(SUPPLIED ENTRIES)

`src/design/pwm_regs.vh`:
```
// Purpose: register offsets, field positions and reset values of the PWM unit
// Assumes: included by the PWM design files by its bare name
// Notes: definitions only
`ifndef PWM_REGS_VH
`define PWM_REGS_VH

// ----------------------------------------------------------------------------
// Global registers
// ----------------------------------------------------------------------------
`define PWM_ADDR_W 8
`define PWM_CTRL_OFS 8'h00
`define PWM_PEND0_OFS 8'h04
`define PWM_PEND1_OFS 8'h08
`define PWM_PEND2_OFS 8'h0C
`define PWM_OUTSTAT_OFS 8'hC0

// Channel enables in CTRL bits 10:0, interrupt enables in bits 26:16
`define PWM_CTRL_EN_LSB 0
`define PWM_CTRL_IE_LSB 16

// Pending split: reg0 holds 0..3, reg1 4..7, reg2 8..10
`define PWM_PEND1_BASE 4
`define PWM_PEND2_BASE 8

// ----------------------------------------------------------------------------
// Per-channel block: base 0x10, stride 0x10, channel index = addr[7:4] - 1
// ----------------------------------------------------------------------------
`define PWM_CH_FIRST 4'h1
`define PWM_CH_LAST 4'hB
`define PWM_FLD_PSCL 2'h0
`define PWM_FLD_PERIOD 2'h1
`define PWM_FLD_CMP 2'h2
`define PWM_FLD_CFG 2'h3
`define PWM_CFG_POL 0
`define PWM_CFG_DISLVL 1

// Reset values
`define PWM_PSCL_RST 10'h000
`define PWM_PERIOD_RST 16'hFFFF
`define PWM_CMP_RST 16'h0000

// AXI responses
`define PWM_RESP_OKAY 2'b00
`define PWM_RESP_SLVERR 2'b10

`endif

```
`src/design/multi_channel_pwm_generator.v`:
```
// Purpose: ten-output PWM unit plus shared drive channel, AXI4-Lite registers
// Assumes: one clock mclk (10 MHz), asynchronous active-low reset_n
// Notes: all top outputs are registered
//
// Summary of operation
// - Eleven channels, each a 16-bit down counter auto-reloading from its period.
// - Whole unit runs from the bus clock only.
// - Eleven prescalers, one per channel, each with a 10-bit setting.
// - Prescaler tick rate is clock rate divided by setting plus one.
// - Counter runs period down to zero, giving period plus one ticks.
// - Period, compare and polarity take effect at the end of a period.
// - Output changes on decrement after compare, holds from compare-1 to zero.
// - Polarity low drives high on match; polarity high drives low.
// - A disabled channel outputs its own disabled-state level.
// - Shared channel has no disabled level; outputs follow own channels then.
// - Shared channel enabled drives all ten outputs with its waveform.
// - Eleven overflow interrupt outputs, one per channel.
// - Overflow pending flags readable across three status registers.
// - Writing one clears a pending flag; writing zero leaves it.
// - Each overflow interrupt is gated by its own enable bit.
// - Outputs eight and nine also drive converter sequencer triggers.
// - Outputs start from a defined level after reset and at start.
`timescale 1ns/10ps
`include "pwm_regs.vh"

module multi_channel_pwm_generator #(
  parameter NOUT = 10,
  parameter CNT_W = 16,
  parameter PSC_W = 10
) (
  input wire mclk,
  input wire reset_n,
  input wire [`PWM_ADDR_W-1:0] s_axi_awaddr,
  input wire [2:0] s_axi_awprot,
  input wire s_axi_awvalid,
  output reg s_axi_awready,
  input wire [31:0] s_axi_wdata,
  input wire [3:0] s_axi_wstrb,
  input wire s_axi_wvalid,
  output reg s_axi_wready,
  output reg [1:0] s_axi_bresp,
  output reg s_axi_bvalid,
  input wire s_axi_bready,
  input wire [`PWM_ADDR_W-1:0] s_axi_araddr,
  input wire [2:0] s_axi_arprot,
  input wire s_axi_arvalid,
  output reg s_axi_arready,
  output reg [31:0] s_axi_rdata,
  output reg [1:0] s_axi_rresp,
  output reg s_axi_rvalid,
  input wire s_axi_rready,
  output reg [NOUT-1:0] pwmOut,
  output reg convTrigA,
  output reg convTrigB,
  output reg [NOUT:0] ovfIrq,
  output reg irqAny
);

  localparam NCH = NOUT + 1;
  localparam SH = NOUT;

  // ---------------------------------------------------------------------------
  // Register storage
  // ---------------------------------------------------------------------------
  reg [NCH-1:0] chanEn_reg;
  reg [NCH-1:0] irqEn_reg;
  reg [NCH-1:0] pend_reg;
  reg [NCH-1:0] pend_next;
  reg [PSC_W-1:0] pscl_reg [0:NCH-1];
  reg [CNT_W-1:0] period_reg [0:NCH-1];
  reg [CNT_W-1:0] cmp_reg [0:NCH-1];
  reg [NCH-1:0] pol_reg;
  reg [NCH-1:0] disLvl_reg;

  wire [NCH-1:0] chanOut;
  wire [NCH-1:0] ovfPulse;
  reg [NCH-1:0] clrMask;
  reg [NOUT-1:0] pwmOut_next;
  reg [31:0] rdData;
  reg [31:0] wrOld;
  reg [31:0] wrMerged;
  reg rdOk;
  wire wrFire;
  wire rdFire;
  integer i;

  // ---------------------------------------------------------------------------
  // Helpers
  // ---------------------------------------------------------------------------
  // Byte-lane merge of a write into an old word
  function [31:0] strobeMerge;
    input [31:0] old;
    input [31:0] data;
    input [3:0] strb;
    integer b;
    begin
      strobeMerge = old;
      for (b = 0; b < 4; b = b + 1) begin
        if (strb[b]) begin
          strobeMerge[b*8 +: 8] = data[b*8 +: 8];
        end
      end
    end
  endfunction

  // True if the address lies in a channel block
  function isChan;
    input [`PWM_ADDR_W-1:0] a;
    begin
      isChan = (a[7:4] >= `PWM_CH_FIRST) && (a[7:4] <= `PWM_CH_LAST);
    end
  endfunction

  // Channel index of a channel-block address
  function [3:0] chanIdx;
    input [`PWM_ADDR_W-1:0] a;
    begin
      chanIdx = a[7:4] - `PWM_CH_FIRST;
    end
  endfunction

  // Address is a mapped register
  function isMapped;
    input [`PWM_ADDR_W-1:0] a;
    begin
      isMapped = (a[1:0] == 2'b00) && (isChan(a)
        || (a == `PWM_CTRL_OFS) || (a == `PWM_PEND0_OFS)
        || (a == `PWM_PEND1_OFS) || (a == `PWM_PEND2_OFS)
        || (a == `PWM_OUTSTAT_OFS));
    end
  endfunction

  // ---------------------------------------------------------------------------
  // Channel instances
  // ---------------------------------------------------------------------------
  genvar g;
  generate
    for (g = 0; g < NCH; g = g + 1) begin : chan
      pwm_channel #(
        .CNT_W(CNT_W),
        .PSC_W(PSC_W)
      ) u_chan (
        .mclk(mclk),
        .reset_n(reset_n),
        .enable(chanEn_reg[g]),
        .pscl(pscl_reg[g]),
        .period(period_reg[g]),
        .cmpBuf(cmp_reg[g]),
        .polBuf(pol_reg[g]),
        .disLevel(disLvl_reg[g]),
        .out(chanOut[g]),
        .ovfPulse(ovfPulse[g])
      );
    end
  endgenerate

  // ---------------------------------------------------------------------------
  // AXI4-Lite handshake
  // ---------------------------------------------------------------------------
  // Address and data are taken together, so no half-written state exists
  assign wrFire = s_axi_awvalid && s_axi_wvalid && !s_axi_awready && !s_axi_bvalid;
  assign rdFire = s_axi_arvalid && !s_axi_arready && !s_axi_rvalid;

  // Write channel: ready pulses one cycle, response raised in the same cycle
  always @(posedge mclk or negedge reset_n) begin
    if (!reset_n) begin
      s_axi_awready <= 1'b0;
      s_axi_wready <= 1'b0;
      s_axi_bvalid <= 1'b0;
      s_axi_bresp <= `PWM_RESP_OKAY;
    end else begin
      s_axi_awready <= wrFire;
      s_axi_wready <= wrFire;
      if (wrFire) begin
        s_axi_bvalid <= 1'b1;
        s_axi_bresp <= isMapped(s_axi_awaddr) ? `PWM_RESP_OKAY : `PWM_RESP_SLVERR;
      end else if (s_axi_bready) begin
        s_axi_bvalid <= 1'b0;
      end
    end
  end

  // Read channel
  always @(posedge mclk or negedge reset_n) begin
    if (!reset_n) begin
      s_axi_arready <= 1'b0;
      s_axi_rvalid <= 1'b0;
      s_axi_rdata <= 32'h0000_0000;
      s_axi_rresp <= `PWM_RESP_OKAY;
    end else begin
      s_axi_arready <= rdFire;
      if (rdFire) begin
        s_axi_rvalid <= 1'b1;
        s_axi_rdata <= rdData;
        s_axi_rresp <= rdOk ? `PWM_RESP_OKAY : `PWM_RESP_SLVERR;
      end else if (s_axi_rready) begin
        s_axi_rvalid <= 1'b0;
      end
    end
  end

  // ---------------------------------------------------------------------------
  // Read mux
  // ---------------------------------------------------------------------------
  // Unmapped addresses read zero with an error response
  always @* begin
    rdData = 32'h0000_0000;
    rdOk = isMapped(s_axi_araddr);
    if (rdOk && isChan(s_axi_araddr)) begin
      case (s_axi_araddr[3:2])
        `PWM_FLD_PSCL: rdData[PSC_W-1:0] = pscl_reg[chanIdx(s_axi_araddr)];
        `PWM_FLD_PERIOD: rdData[CNT_W-1:0] = period_reg[chanIdx(s_axi_araddr)];
        `PWM_FLD_CMP: rdData[CNT_W-1:0] = cmp_reg[chanIdx(s_axi_araddr)];
        default: begin
          rdData[`PWM_CFG_POL] = pol_reg[chanIdx(s_axi_araddr)];
          rdData[`PWM_CFG_DISLVL] = disLvl_reg[chanIdx(s_axi_araddr)];
        end
      endcase
    end else if (rdOk) begin
      case (s_axi_araddr)
        `PWM_CTRL_OFS: begin
          rdData[`PWM_CTRL_EN_LSB +: NCH] = chanEn_reg;
          rdData[`PWM_CTRL_IE_LSB +: NCH] = irqEn_reg;
        end
        `PWM_PEND0_OFS: rdData[`PWM_PEND1_BASE-1:0] = pend_reg[`PWM_PEND1_BASE-1:0];
        `PWM_PEND1_OFS: begin
          rdData[`PWM_PEND2_BASE-`PWM_PEND1_BASE-1:0] =
            pend_reg[`PWM_PEND2_BASE-1:`PWM_PEND1_BASE];
        end
        `PWM_PEND2_OFS: begin
          rdData[NCH-`PWM_PEND2_BASE-1:0] = pend_reg[NCH-1:`PWM_PEND2_BASE];
        end
        default: rdData[NCH-1:0] = {chanOut[SH], pwmOut};
      endcase
    end
  end

  // ---------------------------------------------------------------------------
  // Configuration writes
  // ---------------------------------------------------------------------------
  // Old field value widened to a word, so lanes merge without silent truncation
  always @* begin
    wrOld = 32'h0000_0000;
    case (s_axi_awaddr[3:2])
      `PWM_FLD_PSCL: wrOld[PSC_W-1:0] = pscl_reg[chanIdx(s_axi_awaddr)];
      `PWM_FLD_PERIOD: wrOld[CNT_W-1:0] = period_reg[chanIdx(s_axi_awaddr)];
      default: wrOld[CNT_W-1:0] = cmp_reg[chanIdx(s_axi_awaddr)];
    endcase
    wrMerged = strobeMerge(wrOld, s_axi_wdata, s_axi_wstrb);
  end

  // Writes land in buffers; channels pick up period, compare and polarity at period end
  always @(posedge mclk or negedge reset_n) begin
    if (!reset_n) begin
      chanEn_reg <= {NCH{1'b0}};
      irqEn_reg <= {NCH{1'b0}};
      pol_reg <= {NCH{1'b0}};
      disLvl_reg <= {NCH{1'b0}};
      for (i = 0; i < NCH; i = i + 1) begin
        pscl_reg[i] <= `PWM_PSCL_RST;
        period_reg[i] <= `PWM_PERIOD_RST;
        cmp_reg[i] <= `PWM_CMP_RST;
      end
    end else if (wrFire && isMapped(s_axi_awaddr)) begin
      if (isChan(s_axi_awaddr)) begin
        case (s_axi_awaddr[3:2])
          `PWM_FLD_PSCL: pscl_reg[chanIdx(s_axi_awaddr)] <= wrMerged[PSC_W-1:0];
          `PWM_FLD_PERIOD: period_reg[chanIdx(s_axi_awaddr)] <= wrMerged[CNT_W-1:0];
          `PWM_FLD_CMP: cmp_reg[chanIdx(s_axi_awaddr)] <= wrMerged[CNT_W-1:0];
          default: begin
            if (s_axi_wstrb[0]) begin
              pol_reg[chanIdx(s_axi_awaddr)] <= s_axi_wdata[`PWM_CFG_POL];
              // Shared channel keeps no disabled level
              if (chanIdx(s_axi_awaddr) != SH) begin
                disLvl_reg[chanIdx(s_axi_awaddr)] <= s_axi_wdata[`PWM_CFG_DISLVL];
              end
            end
          end
        endcase
      end else if (s_axi_awaddr == `PWM_CTRL_OFS) begin
        if (s_axi_wstrb[0]) begin
          chanEn_reg[7:0] <= s_axi_wdata[7:0];
        end
        if (s_axi_wstrb[1]) begin
          chanEn_reg[NCH-1:8] <= s_axi_wdata[NCH-1:8];
        end
        if (s_axi_wstrb[2]) begin
          irqEn_reg[7:0] <= s_axi_wdata[23:16];
        end
        if (s_axi_wstrb[3]) begin
          irqEn_reg[NCH-1:8] <= s_axi_wdata[`PWM_CTRL_IE_LSB+NCH-1:24];
        end
      end
    end
  end

  // ---------------------------------------------------------------------------
  // Pending flags
  // ---------------------------------------------------------------------------
  // Clear mask from a write-one to one of the three status words
  always @* begin
    clrMask = {NCH{1'b0}};
    if (wrFire && s_axi_wstrb[0]) begin
      case (s_axi_awaddr)
        `PWM_PEND0_OFS: clrMask[`PWM_PEND1_BASE-1:0] =
          s_axi_wdata[`PWM_PEND1_BASE-1:0];
        `PWM_PEND1_OFS: clrMask[`PWM_PEND2_BASE-1:`PWM_PEND1_BASE] =
          s_axi_wdata[`PWM_PEND2_BASE-`PWM_PEND1_BASE-1:0];
        `PWM_PEND2_OFS: clrMask[NCH-1:`PWM_PEND2_BASE] =
          s_axi_wdata[NCH-`PWM_PEND2_BASE-1:0];
        default: clrMask = {NCH{1'b0}};
      endcase
    end
    // A reload in the clearing cycle still leaves the flag set
    pend_next = (pend_reg & ~clrMask) | ovfPulse;
  end

  always @(posedge mclk or negedge reset_n) begin
    if (!reset_n) begin
      pend_reg <= {NCH{1'b0}};
    end else begin
      pend_reg <= pend_next;
    end
  end

  // ---------------------------------------------------------------------------
  // Output stage
  // ---------------------------------------------------------------------------
  // Shared channel, when running, overrides every output
  always @* begin
    if (chanEn_reg[SH]) begin
      pwmOut_next = {NOUT{chanOut[SH]}};
    end else begin
      pwmOut_next = chanOut[NOUT-1:0];
    end
  end

  // One register stage on every pin; adds a clock of latency to all equally
  always @(posedge mclk or negedge reset_n) begin
    if (!reset_n) begin
      pwmOut <= {NOUT{1'b0}};
      convTrigA <= 1'b0;
      convTrigB <= 1'b0;
      ovfIrq <= {NCH{1'b0}};
      irqAny <= 1'b0;
    end else begin
      pwmOut <= pwmOut_next;
      convTrigA <= pwmOut_next[8];
      convTrigB <= pwmOut_next[9];
      ovfIrq <= pend_next & irqEn_reg;
      irqAny <= |(pend_next & irqEn_reg);
    end
  end

endmodule // multi_channel_pwm_generator

```
`src/design/pwm_channel.v`:
```
// Purpose: one PWM channel: prescaler, down counter, shadowed compare/polarity
// Assumes: single clock mclk, asynchronous active-low reset
// Notes: out is registered; ovfPulse is a one-cycle pulse at each reload
`timescale 1ns/10ps
`include "pwm_regs.vh"

module pwm_channel #(
  parameter CNT_W = 16,
  parameter PSC_W = 10
) (
  input wire mclk,
  input wire reset_n,
  input wire enable,
  input wire [PSC_W-1:0] pscl,
  input wire [CNT_W-1:0] period,
  input wire [CNT_W-1:0] cmpBuf,
  input wire polBuf,
  input wire disLevel,
  output reg out,
  output reg ovfPulse
);

  reg [PSC_W-1:0] pscCnt_reg;
  reg [CNT_W-1:0] cnt_reg;
  reg [CNT_W-1:0] cmpSh_reg;
  reg polSh_reg;
  reg run_reg;
  wire tick;

  // ---------------------------------------------------------------------------
  // Prescaler: one tick every pscl+1 clocks
  // ---------------------------------------------------------------------------
  assign tick = run_reg && (pscCnt_reg == pscl);

  always @(posedge mclk or negedge reset_n) begin
    if (!reset_n) begin
      pscCnt_reg <= {PSC_W{1'b0}};
    end else if (!run_reg || tick) begin
      pscCnt_reg <= {PSC_W{1'b0}};
    end else begin
      pscCnt_reg <= pscCnt_reg + {{(PSC_W-1){1'b0}}, 1'b1};
    end
  end

  // ---------------------------------------------------------------------------
  // Counter and waveform
  // ---------------------------------------------------------------------------
  // Shadows follow buffers while stopped so a start uses fresh settings
  always @(posedge mclk or negedge reset_n) begin
    if (!reset_n) begin
      cnt_reg <= `PWM_PERIOD_RST;
      cmpSh_reg <= `PWM_CMP_RST;
      polSh_reg <= 1'b0;
      run_reg <= 1'b0;
      out <= 1'b0;
      ovfPulse <= 1'b0;
    end else begin
      ovfPulse <= 1'b0;
      if (!enable) begin
        run_reg <= 1'b0;
        out <= disLevel;
        cnt_reg <= period;
        cmpSh_reg <= cmpBuf;
        polSh_reg <= polBuf;
      end else if (!run_reg) begin
        // Start from the unmatched level, never from a stale one
        run_reg <= 1'b1;
        out <= polSh_reg;
      end else if (tick) begin
        if (cnt_reg == {CNT_W{1'b0}}) begin
          cnt_reg <= period;
          cmpSh_reg <= cmpBuf;
          polSh_reg <= polBuf;
          out <= polBuf;
          ovfPulse <= 1'b1;
        end else begin
          cnt_reg <= cnt_reg - {{(CNT_W-1){1'b0}}, 1'b1};
          if (cnt_reg == cmpSh_reg) begin
            out <= ~polSh_reg;
          end
        end
      end
    end
  end

endmodule // pwm_channel

```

(INSTRUCTIONS FOR THE TASK)
Which of the lines above hold the word "Eleven"? Copy each one.

(RESPONSE BOX)
// - Eleven channels, each a 16-bit down counter auto-reloading from its period.
// - Eleven prescalers, one per channel, each with a 10-bit setting.
// - Eleven overflow interrupt outputs, one per channel.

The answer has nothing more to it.